• **TASK BRIEF**
In the records below, how many lines hold the string "exercise"? Give only the number.

*** Opening SOURCE RECORDS ***

Source: an optimization exercise on an open RTL-to-GDS flow (aim: small area, a short achievable clock period and few clock cycles). Production flows keep margins and buffers that such runs may drop.
Function was checked by simulation only, so behaviour that the tests miss may differ from the original.
Power and IR drop assume default switching activity.

File: design/flow/config.mk
export PLATFORM = sky130hd
export DESIGN_NAME = xcv_codec
export DESIGN_NICKNAME = xcv_codec
export VERILOG_FILES = /design/flow/design.v
export SDC_FILE = /design/flow/constraint.sdc
export NUM_CORES = 4
export LEC_CHECK = 0
export CAP_MARGIN = 20
export CORE_MARGIN = 2
export CORE_UTILIZATION = 40
export PLACE_DENSITY = 0.6
export SLEW_MARGIN = 20
File: design/flow/constraint.sdc
create_clock -name core_clock -period 10.0 [get_ports {clk}]
set_input_delay 2.0000 -clock core_clock [delete_from_list [all_inputs] [get_ports {clk}]]
set_output_delay 2.0000 -clock core_clock [all_outputs]
set_load 0.01 [all_outputs]
Background: an optimization exercise with open tools, aiming at small area, a short achievable clock period and few clock cycles per item. Do not read the settings as production practice. In this exercise RTL edits were held to simulation tests only and were not proved equivalent to the original.

## flow/design.v (module list and top-level ports; edited modules follow where they fit)
// module hme_fsearch: 887 lines
module hme_fsearch (
    input  wire         clk,
    input  wire         rst,
    input  wire         start,
    input  wire [4:0]   grid_rows_m1,    
    input  wire [4:0]   grid_cols_m1,    
    output reg          busy,
    output reg          done,
    output wire         ref_req,
    output wire [8:0]   ref_y,
    output wire [8:0]   ref_x,
    input  wire [127:0] ref_row,
    output wire         tgt_req,
    output wire [8:0]   tgt_y,
    output wire [8:0]   tgt_x,
    input  wire [127:0] tgt_row,
    output reg          res_valid,
    output wire [4:0]   res_mb_row,
    output wire [4:0]   res_mb_col,
    output wire [4:0]   res_dy,
    output wire [4:0]   res_dx,
    output wire [15:0]  res_cost
);
  // ...
==> flow/flow/run.sh <==
#!/bin/bash
# The standard layout, with the smallest buffer (buf_1) on the ports
# instead of the one buffer_ports picks by default.
set -euo pipefail
cd "$(dirname "$0")/.."
export BUFFER_PORTS_ARGS="-buffer_cell sky130_fd_sc_hd__buf_1"
bash standard.sh > standard.log 2>&1
==> flow/standard.sh <==
#!/bin/bash
# synth_recipe.tcl (not shown) runs the flow's synth.tcl, then flattens the netlist and writes it again
# the make line also repeats each setting of config.mk as NAME=value (left out here)
make -C /OpenROAD-flow-scripts/flow DESIGN_CONFIG=/design/flow/config.mk WORK_HOME=/design/flow/orfs CLKGATE_MAP_FILE= SYNTH_SCRIPT=/design/flow/synth_recipe.tcl "${@:-finish}"
==> flow/config.mk <==
export PLATFORM = sky130hd
export DESIGN_NAME = hme_fsearch
export DESIGN_NICKNAME = hme_fsearch
export VERILOG_FILES = /design/flow/design.v
export SDC_FILE = /design/flow/constraint.sdc
export NUM_CORES = 4
export LEC_CHECK = 0
export CAP_MARGIN = 20
export CORE_MARGIN = 2
export CORE_UTILIZATION = 25
export CTS_CLUSTER_DIAMETER = 80
export CTS_CLUSTER_SIZE = 30
export PLACE_DENSITY = 0.5
export SLEW_MARGIN = 20
==> flow/constraint.sdc <==
create_clock -name core_clock -period 22.0 [get_ports {clk}]
set_input_delay 4.4000 -clock core_clock [delete_from_list [all_inputs] [get_ports {clk}]]
set_output_delay 4.4000 -clock core_clock [all_outputs]
set_load 0.01 [all_outputs]
==> metrics.md, run 1 <==
| Metric | Value |
|---|---|
| Signal buffers | `~360` |
| Fin util | `between 20% and 30%` |
| Area leader, netlist | `dfxtp_1` |
| Worst Setup Slack, final | `roughly 15 ns` |
| CTS buffer count | `21` |
| Final period utilization | `33.7%` |
| Syn Area/Cell | `9.52 um2` |
| Top cell category | `multi-input gates` |
| Starting Density | `around a quarter` |
| Critical-path top delay cell | `or4_1` |
| Max FFs per register | `roughly 110` |
| Routed wl met2 | `26900 um` |
| Largest family of logic cells by synthesized area | `adder cells` |
| Status | `complete, no violations` |
| Iter 0 DRT Violations | `roughly 700` |
| First-pass GRT wire length | `between 80000 and 90000 um` |
| Achievable Freq | `0.135 GHz` |
| Async set-reset flop share out of synthesis | `0%` |
| Nets@finish | `between 3000 and 4000` |
| Placed insts | `approximately 3600` |
| I/O pins | `approximately 350` |
| Area after DPL | `around 23000 um2` |
| Final GP Congestion | `about 0.85` |
| Clock network area share | `between 3 and 4%` |
| Global route hottest layer | `met2` |
| Delay-heaviest family, CP | `adder cells` |
| Count leader, synth | `inv_1` |
| Critical path fanouts, max | `7` |
| Final Cell Area | `24200 um2` |
| Root buf cell | `clkbuf_16` |
| Logic inverters | `between 300 and 400` |
| Comb_multi_in | `between 1000 and 1500` |
| WP depth | `22` |
| CP Cell Sequence | `inv_1, fa_1, inv_1, fa_1, fa_1, fa_1, fa_1, inv_1, fa_1, inv_1, fa_1, ha_1, a21o_1, a311oi_1, o221ai_1, a311o_1, a21oi_2, nand4b_2, o21ai_0, or4_1, mux2i_1, nor2_1` |
| Total grt overflow | `0` |
| Fill cells | `a little under 9000` |
| Pre-Repair DR Iteration Count | `5` |
| Detail Placement HPWL | `slightly above 50000 um` |
| FFs & Latches | `between 200 and 300` |
| R2r setup slk | `about 15 ns` |
| Max-Cap Viols | `0` |
| Share of layout cells above drive strength 1 | `roughly 3.9%` |
Testbench counts, summed over its fixed seeds: cycles 202,040, mbs 298.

*** Closing SOURCE RECORDS ***

• **TASK RESULT**
2